**HOW TO COMPLETE THIS TASK:** Would you please return the lines of the entries below starting at the line that has "- The global routing report" and ending at the line that has "- The placement summary", both included, exactly as they are?

(Saved entries)

`design/flow/run.sh`:
```
#!/bin/bash
# the make line also repeats each setting of config.mk as NAME=value (left out here)
make -C /OpenROAD-flow-scripts/flow DESIGN_CONFIG=/design/flow/config.mk WORK_HOME=/design/flow/orfs CLKGATE_MAP_FILE= finish
```
`design/flow/constraint.sdc`:
```
create_clock -name core_clock -period 6.05 [get_ports {clk}]
set_input_delay 1.2100 -clock core_clock [delete_from_list [all_inputs] [get_ports {clk}]]
set_output_delay 1.2100 -clock core_clock [all_outputs]
set_load 0.01 [all_outputs]
```
`design/flow/config.mk`:
```
export PLATFORM = sky130hd
export DESIGN_NAME = dut
export DESIGN_NICKNAME = dut
export VERILOG_FILES = /design/flow/design.v
export SDC_FILE = /design/flow/constraint.sdc
export NUM_CORES = 4
export LEC_CHECK = 0
export ABC_AREA = 1
export CAP_MARGIN = 20
export CORE_ASPECT_RATIO = 1.45
export CORE_MARGIN = 2
export CORE_UTILIZATION = 69
export CTS_CLUSTER_DIAMETER = 189
export CTS_CLUSTER_SIZE = 96
export PLACE_DENSITY = 0.6
export SLEW_MARGIN = 20
export TNS_END_PERCENT = 10
```
`design/flow/design.v`:
```
`timescale 1ns/1ps
module dut #(
    parameter int DATAW = 16
)(
    input  wire                 clk,
    input  wire                 rst_n,
    input  wire                 in_valid,
    output wire                 in_ready,
    input  wire signed [DATAW-1:0] in_data,
    output reg                  out_valid,
    input  wire                 out_ready,
    output reg signed [2*DATAW-1:0] out_data
);
    assign in_ready = rst_n && (!out_valid || out_ready);
    always @(posedge clk or negedge rst_n) begin
        if (!rst_n) begin
            out_valid <= 1'b0;
            out_data  <= '0;
        end else begin
            if (in_valid && in_ready) begin
                out_data  <= in_data * in_data;  
                out_valid <= 1'b1;
            end else if (out_valid && out_ready) begin
                out_valid <= 1'b0;
            end
        end
    end
endmodule
```
==> results.txt, run 1 <==
Implementation status.

- The number of hold-repair buffers added at the cts stage is 0.
- For this run the aggregate overflow at the end of global routing stands at 30.
- The tool reported: "[ERROR GRT-0232] Routing congestion too high. Check the congestion heatmap in the GUI".
- The commonest register cell is sky130_fd_sc_hd__dfrtp_1.
- Buffers placed on the I/O ports in this run total 52.
- The average instance in the mapped netlist occupies 7.78 um^2.
- After Yosys synthesis, and, or, nand and nor cells account for 18.8% of the synthesized area.
- The clock buffer count from CTS is 5.
- The number of storage elements in the synthesis netlist is 32.
- The xor and xnor area share after synthesis is 1.90%.
- The summed standard-cell area reported by yosys is 0.0110 mm^2.
- The sequential element share of the synthesized area is 7.26%.
- The dominant cell type by area after synthesis is sky130_fd_sc_hd__fa_1.
- Counting every instance in the synthesized netlist gives 1,419.
- The area fraction in compound gates after synthesis is 3.12%.
- The cell sitting at the root of the clock tree is a sky130_fd_sc_hd__clkbuf_16.
- The global routing usage summed across all routing layers is 75.3%.
- The number of instances in the placed design is 1,796.
- The gate-level netlist out of Yosys references 34 unique cell types.
- By area the synthesized netlist is led by sky130_fd_sc_hd__fa_1 (42%), sky130_fd_sc_hd__inv_1 (15%), sky130_fd_sc_hd__nand2_1 (12%).
- The total die area is 0.0170 mm^2.
- Yosys reports that the leading cell type by area covers 42.3% of the netlist area.
- The multiplexer area fraction after synthesis is 0%.
- The commonest cells after synthesis are sky130_fd_sc_hd__inv_1 (433), sky130_fd_sc_hd__nand2_1 (350), sky130_fd_sc_hd__fa_1 (233).
- The die width is 109 um.
- The H-tree generated during clock tree synthesis spans 2 levels.
- The run stopped with a tool error.
- After synthesis the cells add up to 0.0110 mm^2.
- Progress stopped at global routing.
- Synthesis produced a netlist with a net count of 1,761.
- The share of flip-flops with an asynchronous set or reset is 100%.
- The initial core utilization is 70.6%.
- The placeable core area is 0.0156 mm^2.
- The clock net sink count is 32.
- The prevailing logic family in the synthesized netlist is adder cells.
- The area fraction in full adders, half adders and majority gates is 52.4%.
- 54 I/O pins were placed.
- Counting the warning lines in the Yosys log gives 1.
- Per the CTS log, the buffer count on the longest clock path is 2.
- sky130_fd_sc_hd__inv_1 is the most common cell in the netlist.
- Per the gpl log, the routability congestion estimate is 1.00.
- Prior to clock tree synthesis, the placed netlist has a worst setup slack of -0.848 ns.
- The placement row count is 55.
- The vertical die dimension reported for this design is 156 um.
- The detailed-placement wirelength estimate is 24.4 mm.
- The post-placement cell area is 0.0130 mm^2.
- In the Yosys report the total cell count is 1,419.
- The post-synth count of flops with an enable pin is 0.
layer usage:
layer	overflow	GRT usage, %
met5	0	18.0
met4	19	78.1
met3	0	61.8
met2	11	90.5
met1	0	73.9
stage by stage:
stage                     utilization, %  hold WS (ns)
after detailed placement            83.3         0.466
after CTS                           91.2         0.482
after floorplan                        -         0.515
after global placement              83.3         0.463
timing repair:
action | CTS
gates cloned | 6
setup endpoints to repair | 23
buffers inserted | 38
gates resized | 239
pin swaps | 97
==> inputs of run 2 (changes only) <==
- ABC_AREA: 1 -> unset
- CORE_ASPECT_RATIO: 1.45 -> unset
- CORE_UTILIZATION: 69 -> 72
- CTS_CLUSTER_DIAMETER: 189 -> 86
- CTS_CLUSTER_SIZE: 96 -> 24
- PLACE_DENSITY: 0.6 -> unset
- PLACE_DENSITY_LB_ADDON: unset -> 0.27
- TNS_END_PERCENT: 10 -> unset
- clock period: 6.05 -> 6.86 ns (I/O delays scaled with it)
==> run 2 against run 1 <==
  * The flow again stops in global routing
  * Area after synthesis shrank 6.8%
  * Synthesized cell count shrank 20%
  * Die size decreased by 10%
==> results.txt, run 2 <==
Implementation status.

- The clock net sink count is 32.
- Once placement completed, the tool counted placed cells totaling 1,514.
- According to the floorplan report, the die height is 124 um.
- The placeable core area is 0.0139 mm^2.
- The stopping stage is global routing.
- The area fraction in full adders, half adders and majority gates is 56.2%.
- The number of storage elements in the synthesis netlist is 32.
- Global routing used 71.2% of the available tracks.
- The cell area that synthesis handed to floorplanning was 0.0103 mm^2.
- The first error in the log reads "[ERROR GRT-0232] Routing congestion too high. Check the congestion heatmap in the GUI".
- In the synthesized netlist, the number of instances is 1,138.
- In the synthesized netlist, mux cells make up 0.0973% of the area.
- The initial core utilization is 73.8%.
- The number of buffers on the longest clock path is 2.
- The placer congestion estimate is 0.917.
- Synthesis produced a netlist with a net count of 1,480.
- Yosys attributes the largest share of cell area to sky130_fd_sc_hd__fa_1 (45%), sky130_fd_sc_hd__inv_1 (12%), sky130_fd_sc_hd__ha_1 (11%).
- The number of levels in the clock H-tree is 2.
- Per the synth stats, the proportion of register bits with asynchronous set or reset is 100%.
- By count the netlist is led by sky130_fd_sc_hd__inv_1 (329), sky130_fd_sc_hd__fa_1 (233), sky130_fd_sc_hd__nand2_1 (125).
- The total of warnings raised by yosys is 1.
- Looking at the cell usage after synthesis, the top flip-flop cell is sky130_fd_sc_hd__dfrtp_1.
- The number of hold-repair buffers added at the cts stage is 0.
- The number of enable flip-flop cells is 0.
- The xor and xnor area share after synthesis is 3.49%.
- CTS added clock buffers totalling 5.
- The yosys stat cell total is 1,138.
- After synthesis, the netlist uses 56 different library cells.
- The prevailing logic family in the synthesized netlist is adder cells.
- The count of buffers added on input and output ports is 52.
- The dominant cell type by area after synthesis is sky130_fd_sc_hd__fa_1.
- For this design the top-level I/O count stands at 54.
- In this run the clock root is driven by a sky130_fd_sc_hd__clkbuf_16.
- In the Yosys report, the sequential cells make up 7.78% of the chip area.
- For reference, simple AND, OR, NAND and NOR cells occupy 11.0% of the area reported after synthesis.
- After global routing the overflow that remains totals 6.
- Dividing the synthesized area by the synthesized cell count gives 9.04 um^2.
- The flow did not finish.
- Measured along the x axis, the die boundary spans 124 um.
- Of the post-synthesis cell area, the dominant cell type holds 45.3%.
- Note, the detailed placer reported a final HPWL of 24.4 mm.
- The most common cell in the netlist is sky130_fd_sc_hd__inv_1.
- The synthesized netlist has a Yosys-reported chip area of 0.0103 mm^2.
- The total die area is 0.0153 mm^2.
- The initialized floorplan defines 43 standard-cell rows.
- In this run, the synthesized area fraction spent on AND-OR/OR-AND gates is recorded as 7.97%.
==> run 2: per-stage QoR <==
| step | worst slack [ns] | instance area, um^2 |
|---|---|---|
| 2_1_floorplan | 0.00906 | 10300 |
| 3_3_place_gp | -0.408 | 12300 |
| 3_5_place_dp | -0.605 | 12300 |
| 4_1_cts | 0.00518 | 12600 |
==> run 2: layer usage <==
metal | track usage [%] | overflow
met1 | 70.3 | 0
met3 | 57.8 | 0
met5 | 24.7 | 0
met4 | 67.5 | 3
met2 | 88.5 | 3
==> run 2: repair_timing <==
item | CTS
setup endpoints to repair | 15
resized | 38
setup buffers | 1
cloned | 2
pin swaps | 11
==> inputs of run 3 (changes only) <==
- CTS_CLUSTER_DIAMETER: 86 -> unset
- CTS_CLUSTER_SIZE: 24 -> unset
- clock period: 6.86 -> 7.03 ns (I/O delays scaled with it)
==> run 3 against run 2 <==
  * Now fails the layout checks on negative setup slack
  * Synthesized cell count is the same
  * Area after synthesis is the same
  * Die size is the same
==> results.txt, run 3 <==
Physical implementation.

- Yosys shows that the main logic family after synthesis is adder cells.
- The flow ran to the end, but the layout failed its checks.
- In this design, the critical path's most frequently occurring cell is sky130_fd_sc_hd__fa_1.
- Once detail routing completed, the nets flagged for antenna violations numbered 0.
- The area fraction in full adders, half adders and majority gates is 56.2%.
- The number of standard cells in the layout, taps in and fillers out is 1,528.
- For reference, the most critical setup path is categorized as in -> reg.
- The number of instances in the placed design is 1,508.
- The initial core utilization is 73.8%.
- The signal on the critical path passes through dlygate4sd2_1 > inv_1 > buf_4 > ha_1 > xnor2_1 > fa_1 > fa_1 > fa_2 > fa_1 > inv_1 > fa_1 > inv_1 > ha_4 > nand2_1 > buf_4 > nor2_1 > a21boi_1 > or3_1 > a31oi_1.
- The via count of the first global-routing pass came to 9,891.
- The total setup violations reported at the end of the flow is 15.
- A clean result was blocked by negative setup slack.
- On the critical path the largest part of the delay comes from adder cells.
- Warnings reported by Yosys during synthesis add up to 1.
- The clock tree skew after final layout is 0.00587 ns.
- The placeable core area is 0.0139 mm^2.
- At the later pin of the worst-skew pair, clock insertion delay measures 0.28 ns.
- The clock period minus final worst setup slack is 7.38 ns.
- The clock buffer count from CTS is 5.
- The wire-length estimate of the detail-placed layout is 24.2 mm.
- The hold-critical path endpoint is out_data[31].
- Along the worst hold path, the cell count comes to 2.
- The clock net in this run drives a total of 32 sinks.
- The yosys stat cell total is 1,138.
- The logic depth of the worst path, buffers included is 19.
- Per the synthesis report, the simple-gate share of the synthesized area is 11.0%.
- After layout, the worst path uses 105% of the clock period.
- The netlist uses 56 different library cells.
- The count of warning messages emitted by the tools is 29.
- The multiplexer area fraction after synthesis is 0.0973%.
- The launching instance or port of the critical path is in_data[8].
- The summed standard-cell area reported by yosys is 0.0103 mm^2.
- Counting flops with an async set or reset pin after synthesis yields a share of 100%.
- The smallest hold slack is 0.479 ns.
- The first-pass GRT wire length is 46.2 mm.
- The number of buffer and inverter stages on the critical path is 6.
- The number of maximum-capacitance violations is 0.
- The cell area after synthesis is 0.0103 mm^2.
- The total count of max-transition violations in the final report is 0.
- The routed wire length is 35.2 mm.
- Relative to the synthesized area, the layout overhead comes to 25.0%.
- Post-synth the commonest register cell is sky130_fd_sc_hd__dfrtp_1.
- TritonCTS built the clock tree.
- The floorplan has 43 rows.
- The number of antenna violations at the first check in global routing is 2.
- The launching element type of the critical path is an input port.
- The number of cells traversed by the worst register-to-register path is 6.
- The detailed-route via count is 9,639.
- The global route stage reports its total congestion overflow as 0.
- The finished design was reported to have a net count of 1,687.
- The most common cell in the netlist is sky130_fd_sc_hd__inv_1.
- The type of element capturing the critical path is a flip-flop.
- Yosys reports that the leading cell type by area covers 45.3% of the netlist area.
- Summed over all instances, the cell type with the most area after synthesis is sky130_fd_sc_hd__fa_1.
- The routed via count divided by cell count is 6.31.
- The number of hold violations in the final report is 0.
- The register-to-register setup slack is 5.30 ns.
- The pre-antenna-repair detailed-routing pass consisted of 7 iterations.
- The report puts the hold buffer count at CTS at 0.
- The area of all placed cells without fillers is 0.0129 mm^2.
- The tree is rooted in a sky130_fd_sc_hd__clkbuf_16.
- The gate count of the mapped netlist is 1,138.
- The post-placement cell area is 0.0122 mm^2.
- In this run the critical register-to-register path is captured at out_data[20].
- The number of storage elements in the synthesis netlist is 32.
- The global routing report lists combined usage of all routing layers as 40.1%.
- Measured along the y axis, the die boundary spans 124 um.
- At floorplan, the net count of the design was reported as 1,480.
- After floorplanning, the die was sized to cover 0.0153 mm^2.
- The average instance area after synthesis is 9.04 um^2.
- The layout filler cell count is 519.
- The first-iteration detailed-routing DRC count is 1,180.
- The critical path data required time is 7.23 ns.
- The start of the worst register-to-register path is out_valid.
- The number of buffers on the longest clock path is 2.
- The slowest stage cell on the critical path is sky130_fd_sc_hd__xnor2_1.
- The die is 124 um wide.
- The registers of the reported paths see a clock transition of 0.05 ns.
- The sequential element share of the synthesized area is 7.78%.
- The boundary pin count is 54.
- The highest cell delay on the worst timing path is 0.67 ns.
- The capturing instance or port of the critical path is out_data[24].
- On the critical path the data arrives at 7.58 ns.
- For reference, the top cells by count after synthesis are sky130_fd_sc_hd__inv_1 (329), sky130_fd_sc_hd__fa_1 (233), sky130_fd_sc_hd__nand2_1 (125).
- The number of levels in the clock H-tree is 2.
- Of all nets on the critical path, the largest fanout is 7.
- The post-synth count of flops with an enable pin is 0.
- The DRC violations left is 0.
- Entering global routing, the biggest net connects 57 pins.
- The startpoint identified for the worst hold timing path is out_data[31].
- The main area contributors are sky130_fd_sc_hd__fa_1 (45%), sky130_fd_sc_hd__inv_1 (12%), sky130_fd_sc_hd__ha_1 (11%).
- As logged by OpenROAD, the buffers inserted on ports number 52.
- The worst slew margin relative to its limit is 46.1%.
- The area fraction in compound gates after synthesis is 7.97%.
- The transition time recorded at the tightest slew-check pin is 0.803 ns.
- The detail-routed net length per standard cell is 23.1 um.
- The upper clock frequency limit is 0.136 GHz.
- The worst hold path belongs to the class reg -> reg.
- The xor and xnor area share after synthesis is 3.49%.
- The placement summary gives the final routability congestion estimate as 0.921.
- The final timing report gives a worst setup slack of -0.349 ns.
[run 3: stage by stage]
stage / worst slack (ns) / setup TNS (ns) / util [%]
6_report: -0.349 / -3.52 / 92.3
3_3_place_gp: -0.209 / -1.61 / 87.8
4_1_cts: 0.00773 / 0 / 89.5
2_1_floorplan: 0.00216 / 0 / -
3_5_place_dp: -0.534 / -5.98 / 87.8
5_1_grt: -0.494 / -5.16 / 92.3
[run 3: per-layer routing]
layer  GRT usage (%)  vias up  part of all wire [%]
met5               0        -                     0
met4            22.8        0                    10
met3            6.18      356                    10
met2            74.0      815                    50
met1            43.6     4674                    30
li1                -     3794                     -
[run 3: cell type report]
type	instances	area [um^2]	share of cell area, %
well taps	180	225	1.75
diodes	2	5.00	0.0389
multi-input cells	740	8430	65.6
flip-flops and latches	32	801	6.23
repair buffers	237	1990	15.5
clock buffers	5	125	0.973
inverters	329	1240	9.63
clock inverters	3	42.5	0.331
[run 3: timing repair]
item,in CTS,in global routing
setup buffers,1,9
endpoints found under the hold margin,0,0
pin swaps,3,44
resized,22,73
endpoints found under the setup margin,13,19
==> inputs of run 4 (changes only) <==
- CTS_CLUSTER_DIAMETER: unset -> 85
- CTS_CLUSTER_SIZE: unset -> 24
- clock period: 7.03 -> 7.04 ns (I/O delays scaled with it)
==> run 4 against run 3 <==
  * Still fails the layout checks on negative setup slack
  * Via count increased by 1.6%
  * Clock-buffer cell count increased by 1
  * Global-route usage increased by 3.7 points
  * First-iteration DRC count increased by 2.1%
  * Non-clock buffer count decreased by 4
  * Sequential cell count unchanged
  * Clock skew increased by 0.013 ns
  * Design area decreased by 0.46%
  * Critical path type unchanged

**EXERCISE OUTPUT:**
- The global routing report lists combined usage of all routing layers as 40.1%.
- Measured along the y axis, the die boundary spans 124 um.
- At floorplan, the net count of the design was reported as 1,480.
- After floorplanning, the die was sized to cover 0.0153 mm^2.
- The average instance area after synthesis is 9.04 um^2.
- The layout filler cell count is 519.
- The first-iteration detailed-routing DRC count is 1,180.
- The critical path data required time is 7.23 ns.
- The start of the worst register-to-register path is out_valid.
- The number of buffers on the longest clock path is 2.
- The slowest stage cell on the critical path is sky130_fd_sc_hd__xnor2_1.
- The die is 124 um wide.
- The registers of the reported paths see a clock transition of 0.05 ns.
- The sequential element share of the synthesized area is 7.78%.
- The boundary pin count is 54.
- The highest cell delay on the worst timing path is 0.67 ns.
- The capturing instance or port of the critical path is out_data[24].
- On the critical path the data arrives at 7.58 ns.
- For reference, the top cells by count after synthesis are sky130_fd_sc_hd__inv_1 (329), sky130_fd_sc_hd__fa_1 (233), sky130_fd_sc_hd__nand2_1 (125).
- The number of levels in the clock H-tree is 2.
- Of all nets on the critical path, the largest fanout is 7.
- The post-synth count of flops with an enable pin is 0.
- The DRC violations left is 0.
- Entering global routing, the biggest net connects 57 pins.
- The startpoint identified for the worst hold timing path is out_data[31].
- The main area contributors are sky130_fd_sc_hd__fa_1 (45%), sky130_fd_sc_hd__inv_1 (12%), sky130_fd_sc_hd__ha_1 (11%).
- As logged by OpenROAD, the buffers inserted on ports number 52.
- The worst slew margin relative to its limit is 46.1%.
- The area fraction in compound gates after synthesis is 7.97%.
- The transition time recorded at the tightest slew-check pin is 0.803 ns.
- The detail-routed net length per standard cell is 23.1 um.
- The upper clock frequency limit is 0.136 GHz.
- The worst hold path belongs to the class reg -> reg.
- The xor and xnor area share after synthesis is 3.49%.
- The placement summary gives the final routability congestion estimate as 0.921.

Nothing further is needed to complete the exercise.